Dr. Diane Gromala and Dr. Chris Shaw are collaborating with Dr. Deirdre Logan at Harvard’s medical school. The group is adding an immersive Virtual Reality (VR) component to a new program that treats Young Adults who live with chronic pain at Boston Children’s Hospital.
Researchers in the Pain Studies Lab — neuroscientist Dr. Zahra Ofoghi, Biomedical Engineers Armin Froozanfar and Sara Khalilipicha, and Computer Scientist Efe Erhan — have updated the lab’s Virtual Meditative Walk (VMW) for this purpose. Initially built and tested in 2011, the Virtual Meditative Walk has been consistently updated according to their on-going co-design work with patient-partners and their research findings.
The VMW integrates VR with biosensors, data visualization, and AI, all of which work together to help chronic pain patients learn to better manage their persistent pain via MBSR (Mindfulness-based Stress Reduction). It has been tested in multiple research studies in health research, computer science, and UXUI design. As it evolved, the VMW was continually tested in clinical and home contexts, and in short and longitudinal research studies.
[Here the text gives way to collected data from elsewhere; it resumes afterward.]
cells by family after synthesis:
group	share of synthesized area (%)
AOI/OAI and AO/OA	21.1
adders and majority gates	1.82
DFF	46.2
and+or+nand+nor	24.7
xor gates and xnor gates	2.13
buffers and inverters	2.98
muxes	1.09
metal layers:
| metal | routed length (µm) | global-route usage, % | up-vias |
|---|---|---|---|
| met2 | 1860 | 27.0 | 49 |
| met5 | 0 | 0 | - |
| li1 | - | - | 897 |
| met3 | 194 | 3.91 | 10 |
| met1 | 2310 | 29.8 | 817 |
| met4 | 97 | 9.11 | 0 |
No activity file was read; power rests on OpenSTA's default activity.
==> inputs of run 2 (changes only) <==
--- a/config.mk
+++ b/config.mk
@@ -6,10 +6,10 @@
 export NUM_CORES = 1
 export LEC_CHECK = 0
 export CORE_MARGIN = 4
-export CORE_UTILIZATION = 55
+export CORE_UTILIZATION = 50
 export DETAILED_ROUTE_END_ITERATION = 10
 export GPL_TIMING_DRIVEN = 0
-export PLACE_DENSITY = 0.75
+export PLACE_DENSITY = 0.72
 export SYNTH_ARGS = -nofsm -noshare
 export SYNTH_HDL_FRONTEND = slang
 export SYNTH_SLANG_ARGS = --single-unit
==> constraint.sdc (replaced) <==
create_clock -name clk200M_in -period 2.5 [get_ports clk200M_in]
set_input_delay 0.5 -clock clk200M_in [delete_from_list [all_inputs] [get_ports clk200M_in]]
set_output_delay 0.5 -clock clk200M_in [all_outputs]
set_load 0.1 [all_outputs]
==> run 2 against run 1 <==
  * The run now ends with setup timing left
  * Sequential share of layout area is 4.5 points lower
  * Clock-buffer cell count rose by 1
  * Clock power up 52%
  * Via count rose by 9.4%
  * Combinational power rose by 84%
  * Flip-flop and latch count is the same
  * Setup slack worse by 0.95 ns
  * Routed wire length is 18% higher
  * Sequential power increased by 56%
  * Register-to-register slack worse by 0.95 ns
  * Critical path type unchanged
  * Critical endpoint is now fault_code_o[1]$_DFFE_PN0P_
==> config.mk <==
export PLATFORM = sky130hd
export DESIGN_NAME = serial_sub_recover_flat
export DESIGN_NICKNAME = d
export VERILOG_FILES = /design/src/rtl/serial_sub_recover_if.sv /design/src/rtl/serial_sub_recover.sv /design/src/flat_wrapper.sv
export SDC_FILE = /design/constraint.sdc
export NUM_CORES = 1
export LEC_CHECK = 0
export CORE_MARGIN = 2
export CORE_UTILIZATION = 45
export CTS_CLUSTER_DIAMETER = 80
export DETAILED_ROUTE_END_ITERATION = 10
export PLACE_DENSITY_LB_ADDON = 0.08
export SLEW_MARGIN = 30
export SYNTH_ARGS = -nofsm -noshare
export SYNTH_HDL_FRONTEND = slang
export SYNTH_SLANG_ARGS = --single-unit
==> constraint.sdc <==
create_clock -name clk -period 2.5 [get_ports clk]
set_input_delay 0.375 -clock clk [delete_from_list [all_inputs] [get_ports clk]]
set_output_delay 0.375 -clock clk [all_outputs]
set_load 0.005 [all_outputs]
==> src/rtl/serial_sub_recover_if.sv <==
// Start/done handshake bundle for the bit-serial subtractor.
// master drives the request side; slave is the subtractor itself.
interface serial_sub_recover_if #(
    parameter int WIDTH = 8
);
    logic             start;
    logic [WIDTH-1:0] sum_in;
    logic [WIDTH-1:0] add_in;
    logic [WIDTH-1:0] diff;
    logic             borrow;
    logic             busy;
    logic             done;

    modport master (
        output start, sum_in, add_in,
        input  diff, borrow, busy, done
    );

    modport slave (
        input  start, sum_in, add_in,
        output diff, borrow, busy, done
    );
endinterface

==> src/rtl/serial_sub_recover.sv <==
// Bit-serial subtractor recovering the unknown addend as sum - addend, LSB first,
// with an unsigned borrow flag that marks a wrapped addition.
//
// state | meaning
// IDLE  | waiting for start; outputs hold last result
// SHIFT | one difference bit per clock, WIDTH clocks
// DONE  | one-cycle done pulse, result just loaded
module serial_sub_recover #(
    parameter int WIDTH = 8
) (
    input  logic                 clk,
    input  logic                 rst,
    serial_sub_recover_if.slave  bus
);
    localparam int CW = (WIDTH > 2) ? $clog2(WIDTH) : 1;
    localparam logic [CW-1:0] LAST = CW'(WIDTH - 1);

    localparam logic [1:0] S_IDLE  = 2'd0;
    localparam logic [1:0] S_SHIFT = 2'd1;
    localparam logic [1:0] S_DONE  = 2'd2;

    logic [1:0]       r_state;
    logic [CW-1:0]    r_count;
    logic [WIDTH-1:0] r_a;
    logic [WIDTH-1:0] r_b;
    logic [WIDTH-1:0] r_res;
    logic             r_br;
    logic [WIDTH-1:0] r_diff;
    logic             r_borrow;
    logic             r_busy;
    logic             r_done;

    logic             w_d;
    logic             w_br_nxt;
    logic [WIDTH-1:0] w_res_nxt;

    // Full-subtractor cell on the current LSBs; result fills from the MSB end.
    assign w_d       = r_a[0] ^ r_b[0] ^ r_br;
    assign w_br_nxt  = (~r_a[0] & r_b[0]) | (~(r_a[0] ^ r_b[0]) & r_br);
    assign w_res_nxt = {w_d, r_res[WIDTH-1:1]};

    always_ff @(posedge clk) begin
        if (rst) begin
            r_state  <= S_IDLE;
            r_count  <= '0;
            r_a      <= '0;
            r_b      <= '0;
            r_res    <= '0;
            r_br     <= 1'b0;
            r_diff   <= '0;
            r_borrow <= 1'b0;
            r_busy   <= 1'b0;
            r_done   <= 1'b0;
        end else begin
            case (r_state)
                S_IDLE: begin
                    r_done <= 1'b0;
                    if (bus.start) begin
                        r_a     <= bus.sum_in;
                        r_b     <= bus.add_in;
                        r_res   <= '0;
                        r_br    <= 1'b0;
                        r_count <= '0;
                        r_busy  <= 1'b1;
                        r_state <= S_SHIFT;
                    end
                end
                S_SHIFT: begin
                    r_a     <= r_a >> 1;
                    r_b     <= r_b >> 1;
                    r_res   <= w_res_nxt;
                    r_br    <= w_br_nxt;
                    r_count <= r_count + CW'(1);
                    if (r_count == LAST) begin
                        r_diff   <= w_res_nxt;
                        r_borrow <= w_br_nxt;
                        r_busy   <= 1'b0;
                        r_done   <= 1'b1;
                        r_state  <= S_DONE;
                    end
                end
                S_DONE: begin
                    r_done  <= 1'b0;
                    r_state <= S_IDLE;
                end
                default: begin
                    r_busy  <= 1'b0;
                    r_done  <= 1'b0;
                    r_state <= S_IDLE;
                end
            endcase
        end
    end

    assign bus.diff   = r_diff;
    assign bus.borrow = r_borrow;
    assign bus.busy   = r_busy;
    assign bus.done   = r_done;
endmodule
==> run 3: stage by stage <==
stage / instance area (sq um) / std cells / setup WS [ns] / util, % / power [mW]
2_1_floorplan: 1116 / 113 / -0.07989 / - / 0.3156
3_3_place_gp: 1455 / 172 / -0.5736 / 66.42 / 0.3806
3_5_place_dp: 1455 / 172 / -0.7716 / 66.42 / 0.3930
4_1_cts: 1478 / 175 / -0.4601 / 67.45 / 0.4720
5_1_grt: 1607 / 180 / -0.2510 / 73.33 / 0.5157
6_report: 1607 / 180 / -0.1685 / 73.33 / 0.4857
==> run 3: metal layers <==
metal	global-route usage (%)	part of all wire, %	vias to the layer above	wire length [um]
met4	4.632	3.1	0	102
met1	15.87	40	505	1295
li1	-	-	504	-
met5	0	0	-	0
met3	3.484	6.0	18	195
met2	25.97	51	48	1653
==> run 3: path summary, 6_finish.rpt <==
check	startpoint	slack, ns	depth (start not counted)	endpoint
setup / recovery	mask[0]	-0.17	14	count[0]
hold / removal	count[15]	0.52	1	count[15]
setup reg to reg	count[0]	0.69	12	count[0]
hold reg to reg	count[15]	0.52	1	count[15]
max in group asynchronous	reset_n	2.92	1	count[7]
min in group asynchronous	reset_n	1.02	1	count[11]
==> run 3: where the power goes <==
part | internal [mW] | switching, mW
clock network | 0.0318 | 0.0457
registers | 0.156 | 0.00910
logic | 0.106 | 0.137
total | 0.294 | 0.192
File: src/rtl/tpu_sequencer.sv
// tpu_sequencer
// Instruction-driven controller for the TPU datapath. The host pushes 64-bit
// instructions into an internal FIFO; a start pulse makes the sequencer pop and
// execute them in order until HALT, driving the unified-buffer read controls,
// the systolic weight switch and the VPU pathway select.
//
// Ports:
//   clk, rst                 clock and synchronous active-high reset
//   instr_in/instr_valid_in  host instruction push
//   instr_ready_out          FIFO has room
//   start_in                 begin execution (honoured only in IDLE)
//   vpu_valid_in_1/2         VPU output valids, watched by WAIT_VPU
//   ub_rd_start_out          one-cycle UB read launch
//   ub_rd_*_out              latched READ fields
//   sys_switch_out           one-cycle systolic switch pulse
//   vpu_data_pathway_out     latched SETPATH value
//   busy_out                 not IDLE
//   done_out                 one-cycle pulse on HALT
//   error_out                sticky illegal-opcode flag
//   fifo_count_out           FIFO occupancy
module tpu_sequencer #(
    parameter int FIFO_DEPTH = 16,
    parameter int INSTR_W    = 64
) (
    input  logic                          clk,
    input  logic                          rst,
    input  logic [INSTR_W-1:0]            instr_in,
    input  logic                          instr_valid_in,
    output logic                          instr_ready_out,
    input  logic                          start_in,
    input  logic                          vpu_valid_in_1,
    input  logic                          vpu_valid_in_2,
    output logic                          ub_rd_start_out,
    output logic                          ub_rd_transpose_out,
    output logic [8:0]                    ub_ptr_select_out,
    output logic [15:0]                   ub_rd_addr_out,
    output logic [15:0]                   ub_rd_row_size_out,
    output logic [15:0]                   ub_rd_col_size_out,
    output logic                          sys_switch_out,
    output logic [3:0]                    vpu_data_pathway_out,
    output logic                          busy_out,
    output logic                          done_out,
    output logic                          error_out,
    output logic [$clog2(FIFO_DEPTH):0]   fifo_count_out
);

    localparam int AW = $clog2(FIFO_DEPTH);
    localparam logic [AW:0] FULL_COUNT = (AW+1)'(FIFO_DEPTH);

    localparam logic [2:0] S_IDLE   = 3'd0;
    localparam logic [2:0] S_FETCH  = 3'd1;
    localparam logic [2:0] S_EXEC   = 3'd2;
    localparam logic [2:0] S_WAIT   = 3'd3;
    localparam logic [2:0] S_HALTED = 3'd4;

    localparam logic [3:0] OP_NOP      = 4'd0;
    localparam logic [3:0] OP_READ     = 4'd1;
    localparam logic [3:0] OP_SWITCH   = 4'd2;
    localparam logic [3:0] OP_SETPATH  = 4'd3;
    localparam logic [3:0] OP_WAIT     = 4'd4;
    localparam logic [3:0] OP_WAIT_VPU = 4'd5;
    localparam logic [3:0] OP_HALT     = 4'd15;

    logic [INSTR_W-1:0] mem [FIFO_DEPTH];
    logic [AW-1:0]      wr_ptr;
    logic [AW-1:0]      rd_ptr;
    logic [AW:0]        count_q;
    logic               push;
    logic               pop;
    logic [INSTR_W-1:0] head;

    logic [2:0]  state;
    logic [3:0]  ir_op;
    logic [13:0] ir_count;
    logic [13:0] wait_cnt;

    assign instr_ready_out = (count_q != FULL_COUNT);
    assign push            = instr_valid_in && instr_ready_out;
    assign pop             = (state == S_FETCH) && (count_q != '0);
    assign head            = mem[rd_ptr];
    assign fifo_count_out  = count_q;
    assign busy_out        = (state != S_IDLE);
    assign done_out        = (state == S_HALTED);

    // Storage needs no reset: pointers and count define which entries are live.
    always_ff @(posedge clk) begin
        if (push) begin
            mem[wr_ptr] <= instr_in;
        end
    end

    // Pointer wrap is free because the depth is a power of two.
    always_ff @(posedge clk) begin
        if (rst) begin
            wr_ptr  <= '0;
            rd_ptr  <= '0;
            count_q <= '0;
        end else begin
            if (push) begin
                wr_ptr <= wr_ptr + 1'b1;
            end
            if (pop) begin
                rd_ptr <= rd_ptr + 1'b1;
            end
            case ({push, pop})
                2'b10:   count_q <= count_q + 1'b1;
                2'b01:   count_q <= count_q - 1'b1;
                default: count_q <= count_q;
            endcase
        end
    end

    // Control FSM. Pulses and latched fields are decoded from the FIFO head at
    // the pop edge so they are visible during the EXEC cycle itself; EXEC then
    // only decides where to go next.
    always_ff @(posedge clk) begin
        if (rst) begin
            state                <= S_IDLE;
            ir_op                <= OP_NOP;
            ir_count             <= '0;
            wait_cnt             <= '0;
            ub_rd_start_out      <= 1'b0;
            ub_rd_transpose_out  <= 1'b0;
            ub_ptr_select_out    <= '0;
            ub_rd_addr_out       <= '0;
            ub_rd_row_size_out   <= '0;
            ub_rd_col_size_out   <= '0;
            sys_switch_out       <= 1'b0;
            vpu_data_pathway_out <= '0;
            error_out            <= 1'b0;
        end else begin
            ub_rd_start_out <= 1'b0;
            sys_switch_out  <= 1'b0;
            case (state)
                S_IDLE: begin
                    if (start_in) begin
                        error_out <= 1'b0;
                        state     <= S_FETCH;
                    end
                end
                S_FETCH: begin
                    if (pop) begin
                        ir_op    <= head[63:60];
                        ir_count <= head[13:0];
                        state    <= S_EXEC;
                        case (head[63:60])
                            OP_READ: begin
                                ub_rd_start_out     <= 1'b1;
                                ub_rd_transpose_out <= head[59];
                                ub_ptr_select_out   <= head[58:50];
                                ub_rd_addr_out      <= head[45:30];
                                ub_rd_row_size_out  <= {8'd0, head[29:22]};
                                ub_rd_col_size_out  <= {8'd0, head[21:14]};
                            end
                            OP_SWITCH:  sys_switch_out       <= 1'b1;
                            OP_SETPATH: vpu_data_pathway_out <= head[49:46];
                            default: ;
                        endcase
                    end
                end
                S_EXEC: begin
                    case (ir_op)
                        OP_NOP, OP_READ, OP_SWITCH, OP_SETPATH: state <= S_FETCH;
                        OP_WAIT, OP_WAIT_VPU: begin
                            if (ir_count == '0) begin
                                state <= S_FETCH;
                            end else begin
                                wait_cnt <= ir_count;
                                state    <= S_WAIT;
                            end
                        end
                        OP_HALT: state <= S_HALTED;
                        default: begin
                            error_out <= 1'b1;
                            state     <= S_HALTED;
                        end
                    endcase
                end
                S_WAIT: begin
                    // Any VPU activity restarts the quiet-period count.
                    if ((ir_op == OP_WAIT_VPU) && (vpu_valid_in_1 || vpu_valid_in_2)) begin
                        wait_cnt <= ir_count;
                    end else begin
                        wait_cnt <= wait_cnt - 14'd1;
                        if (wait_cnt == 14'd1) begin
                            state <= S_FETCH;
                        end
                    end
                end
                S_HALTED: state <= S_IDLE;
                default:  state <= S_IDLE;
            endcase
        end
    end

endmodule
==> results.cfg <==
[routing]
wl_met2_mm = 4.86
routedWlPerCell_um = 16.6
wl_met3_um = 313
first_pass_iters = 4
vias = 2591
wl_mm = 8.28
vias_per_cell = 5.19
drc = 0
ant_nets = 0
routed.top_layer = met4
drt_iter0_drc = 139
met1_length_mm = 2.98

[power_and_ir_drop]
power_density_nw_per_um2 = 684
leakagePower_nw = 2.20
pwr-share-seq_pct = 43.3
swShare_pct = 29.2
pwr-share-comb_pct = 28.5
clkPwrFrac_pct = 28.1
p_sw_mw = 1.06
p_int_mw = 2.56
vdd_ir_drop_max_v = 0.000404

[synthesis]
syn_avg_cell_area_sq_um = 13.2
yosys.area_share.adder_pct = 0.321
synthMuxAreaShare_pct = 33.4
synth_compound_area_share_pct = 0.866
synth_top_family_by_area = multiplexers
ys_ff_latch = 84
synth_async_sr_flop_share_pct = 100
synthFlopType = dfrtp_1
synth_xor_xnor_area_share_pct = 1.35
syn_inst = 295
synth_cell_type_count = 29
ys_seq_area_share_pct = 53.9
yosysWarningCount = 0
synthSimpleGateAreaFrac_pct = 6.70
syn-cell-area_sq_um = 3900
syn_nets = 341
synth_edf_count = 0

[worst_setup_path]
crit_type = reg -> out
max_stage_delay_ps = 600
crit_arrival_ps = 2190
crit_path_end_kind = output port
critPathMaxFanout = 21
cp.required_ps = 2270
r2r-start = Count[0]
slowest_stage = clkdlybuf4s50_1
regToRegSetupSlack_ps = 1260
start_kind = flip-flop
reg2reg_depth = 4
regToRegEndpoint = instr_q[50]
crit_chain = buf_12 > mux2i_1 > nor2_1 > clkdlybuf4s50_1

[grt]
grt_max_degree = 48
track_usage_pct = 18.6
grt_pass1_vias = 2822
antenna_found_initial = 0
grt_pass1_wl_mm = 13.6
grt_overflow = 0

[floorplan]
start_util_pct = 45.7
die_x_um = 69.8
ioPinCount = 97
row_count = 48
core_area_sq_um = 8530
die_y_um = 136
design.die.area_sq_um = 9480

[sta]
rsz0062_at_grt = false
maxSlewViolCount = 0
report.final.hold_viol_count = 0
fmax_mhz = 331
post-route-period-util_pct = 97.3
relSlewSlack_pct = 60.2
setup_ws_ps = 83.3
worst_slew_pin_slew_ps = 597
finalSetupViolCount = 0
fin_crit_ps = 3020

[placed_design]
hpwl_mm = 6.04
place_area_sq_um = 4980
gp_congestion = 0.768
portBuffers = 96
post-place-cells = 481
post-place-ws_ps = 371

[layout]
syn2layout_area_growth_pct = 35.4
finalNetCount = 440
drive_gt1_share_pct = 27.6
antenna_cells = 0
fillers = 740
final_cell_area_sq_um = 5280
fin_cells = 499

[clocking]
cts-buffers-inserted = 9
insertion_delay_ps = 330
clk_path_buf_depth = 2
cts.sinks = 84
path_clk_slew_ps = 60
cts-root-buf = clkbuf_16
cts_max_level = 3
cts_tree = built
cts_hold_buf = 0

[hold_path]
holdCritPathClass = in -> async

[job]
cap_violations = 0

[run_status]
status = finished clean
===== src/rtl/icu_param_if.sv =====
// ---------------------------------------------------------------------------
// icu_param_if
// Bundles the signals between the interrupt control unit and its environment.
//   i_interrupt  peripheral interrupt request lines (line 0 is bit 0)
//   i_cs/i_we    register chip select / write enable
//   i_addr       register address
//   i_data       register write data
//   o_data       registered read data
//   i_inta       CPU interrupt acknowledge (acts on its rising edge)
//   o_intr       registered interrupt request to the CPU
//   o_vector     registered vector of the acknowledged line
// The master modport is the CPU/peripheral side; the slave modport is the ICU.
// ---------------------------------------------------------------------------
interface icu_param_if #(
    parameter int N_IRQ = 8,
    parameter int DW    = 8,
    parameter int VEC_W = 8
);
    logic [N_IRQ-1:0] i_interrupt;
    logic             i_cs;
    logic             i_we;
    logic [2:0]       i_addr;
    logic [DW-1:0]    i_data;
    logic [DW-1:0]    o_data;
    logic             i_inta;
    logic             o_intr;
    logic [VEC_W-1:0] o_vector;

    modport master (
        output i_interrupt, i_cs, i_we, i_addr, i_data, i_inta,
        input  o_data, o_intr, o_vector
    );

    modport slave (
        input  i_interrupt, i_cs, i_we, i_addr, i_data, i_inta,
        output o_data, o_intr, o_vector
    );
endinterface


===== src/rtl/icu_param.sv =====
// ---------------------------------------------------------------------------
// icu_param
// Parametrised interrupt control unit between peripheral IRQ lines and the CPU.
// Per-line edge/level capture, fixed or rotating priority, nested in-service
// masking, programmable vector base, specific and non-specific EOI.
// Ports:
//   i_clk    system clock, rising edge
//   i_rst_n  asynchronous active-low reset
//   bus      icu_param_if.slave: register port, IRQ lines, INTA handshake
// Register map: 0 IMR, 1 MODE (1 = level), 2 VBASE, 3 EOI (wo), 4 IRR (ro),
//               5 ISR (ro), 6 CTRL (bit0 = rotate). Other addresses read 0.
// ---------------------------------------------------------------------------
module icu_param #(
    parameter int N_IRQ = 8,
    parameter int DW    = 8,
    parameter int VEC_W = 8
) (
    input  logic        i_clk,
    input  logic        i_rst_n,
    icu_param_if.slave  bus
);
    localparam int             IW   = (N_IRQ > 1) ? $clog2(N_IRQ) : 1;
    localparam logic [IW-1:0]  LAST = IW'(N_IRQ - 1);

    logic [N_IRQ-1:0] imr, mode, irr, isr, irq_prev;
    logic [VEC_W-1:0] vbase;
    logic             rotate;
    logic [IW-1:0]    ptr;
    logic             inta_prev;
    logic             intr_q;
    logic [VEC_W-1:0] vector_q;
    logic [DW-1:0]    data_q;

    logic [N_IRQ-1:0] pending;
    logic [IW-1:0]    base, cand, isr_top, sel;
    logic             cand_vld, isr_vld;
    int               idx;

    assign pending = irr & ~imr;

    // Walk the lines in priority order. A pending line only qualifies if it is
    // met before any in-service line, i.e. strictly higher than every ISR bit.
    always_comb begin
        base     = '0;
        cand     = '0;
        cand_vld = 1'b0;
        isr_top  = '0;
        isr_vld  = 1'b0;
        idx      = 0;
        sel      = '0;
        if (rotate && ptr != LAST)
            base = ptr + IW'(1);
        for (int i = 0; i < N_IRQ; i++) begin
            idx = int'(base) + i;
            if (idx >= N_IRQ)
                idx = idx - N_IRQ;
            sel = IW'(idx);
            if (isr[sel] && !isr_vld) begin
                isr_vld = 1'b1;
                isr_top = sel;
            end
            if (pending[sel] && !isr_vld && !cand_vld) begin
                cand_vld = 1'b1;
                cand     = sel;
            end
        end
    end

    logic             wr, rd, eoi_wr, inta_rise, ack, spur;
    logic [N_IRQ-1:0] ack_mask, eoi_mask, edge_set, irr_next;
    logic             eoi_upd;
    logic [IW-1:0]    eoi_line;
    logic [DW-1:0]    rd_mux;

    assign wr        = bus.i_cs & bus.i_we;
    assign rd        = bus.i_cs & ~bus.i_we;
    assign eoi_wr    = wr && (bus.i_addr == 3'd3);
    assign inta_rise = bus.i_inta & ~inta_prev;
    // An acknowledge needs a request on the line and a candidate still present.
    assign ack       = inta_rise & intr_q & cand_vld;
    assign spur      = inta_rise & ~ack;
    assign edge_set  = bus.i_interrupt & ~irq_prev;
    // Edge lines: a fresh edge wins over the acknowledge clear of the same line.
    assign irr_next  = (mode & bus.i_interrupt) |
                       (~mode & ((irr & ~ack_mask) | edge_set));

    always_comb begin
        ack_mask = '0;
        if (ack)
            ack_mask[cand] = 1'b1;
    end

    always_comb begin
        eoi_mask = '0;
        eoi_upd  = 1'b0;
        eoi_line = '0;
        if (eoi_wr) begin
            if (bus.i_data[DW-1]) begin
                if (isr_vld) begin
                    eoi_mask[isr_top] = 1'b1;
                    eoi_upd           = 1'b1;
                    eoi_line          = isr_top;
                end
            end else begin
                for (int k = 0; k < N_IRQ; k++) begin
                    if (int'(bus.i_data[2:0]) == k && isr[k]) begin
                        eoi_mask[k] = 1'b1;
                        eoi_upd     = 1'b1;
                        eoi_line    = IW'(k);
                    end
                end
            end
        end
    end

    always_comb begin
        rd_mux = '0;
        case (bus.i_addr)
            3'd0:    rd_mux = DW'(imr);
            3'd1:    rd_mux = DW'(mode);
            3'd2:    rd_mux = DW'(vbase);
            3'd4:    rd_mux = DW'(irr);
            3'd5:    rd_mux = DW'(isr);
            3'd6:    rd_mux = DW'(rotate);
            default: rd_mux = '0;
        endcase
    end

    always_ff @(posedge i_clk or negedge i_rst_n) begin
        if (!i_rst_n) begin
            imr       <= '1;
            mode      <= '0;
            vbase     <= VEC_W'(32'h20);
            rotate    <= 1'b0;
            irr       <= '0;
            isr       <= '0;
            irq_prev  <= '0;
            ptr       <= LAST;
            inta_prev <= 1'b0;
            intr_q    <= 1'b0;
            vector_q  <= '0;
            data_q    <= '0;
        end else begin
            irq_prev  <= bus.i_interrupt;
            inta_prev <= bus.i_inta;
            irr       <= irr_next;
            // Acknowledge uses the pre-EOI ISR; both updates merge here.
            isr       <= (isr & ~eoi_mask) | ack_mask;
            intr_q    <= cand_vld & ~ack;
            if (eoi_upd)
                ptr <= eoi_line;
            if (ack)
                vector_q <= vbase + VEC_W'(cand);
            else if (spur)
                vector_q <= vbase + VEC_W'(N_IRQ);
            if (rd)
                data_q <= rd_mux;
            if (wr) begin
                case (bus.i_addr)
                    3'd0:    imr    <= bus.i_data[N_IRQ-1:0];
                    3'd1:    mode   <= bus.i_data[N_IRQ-1:0];
                    3'd2:    vbase  <= VEC_W'(bus.i_data);
                    3'd6:    rotate <= bus.i_data[0];
                    default: ;
                endcase
            end
        end
    end

    assign bus.o_intr   = intr_q;
    assign bus.o_vector = vector_q;
    assign bus.o_data   = data_q;
endmodule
Dr. Logan and Dr. Gromala met at a Consensus Meeting at Sick Kids in Toronto. There, with ~30 pediatric pain experts, they co-developed guidelines that researchers are encouraged to follow as VR is quickly being adopted for clinical use. At the recent vMED conference at Cedars Sinai Hospital in Los Angeles, for example, presenters demonstrated that the number of research papers about VR has grown in the past 10 years to over 30,000 papers worldwide.
Given that the opioid crisis has not abated, such “non-pharmacological” methods of managing chronic pain, such as VR, are promising. Similarly, the use of VR to treat PTSD (post-traumatic stress disorder) by the Veterans Administration (VA) has been so successful that the VA recently announced its widespread adoption in the U.S. (Bailey et al.), from an initial 5 sites to 147 sites.
Because MBSR is a skill that takes regular practice to learn, the researchers are exploring the feasibility of using VR in the program at Boston Children’s Hospital. They are also exploring any specialized needs that Young Adults may face if they use VR or MBSR on a regular basis. The pilot study phase is already underway.
- To access the 20+ peer-reviewed, evidence-based research papers published about the VMW, please refer to painstudieslab.com/publications
- Bailey AL, Kirsh S, Rawlins C, Persky S, Clancy C. Early Scaling of Immersive Technology within the Veterans Health Administration. NEJM Catal Innov Care Deliv. 2024 Apr;5(4):10.1056/CAT.23.0356. doi: 10.1056/CAT.23.0356. Epub 2024 Mar 20. PMID: 39474356; PMCID: PMC11521419.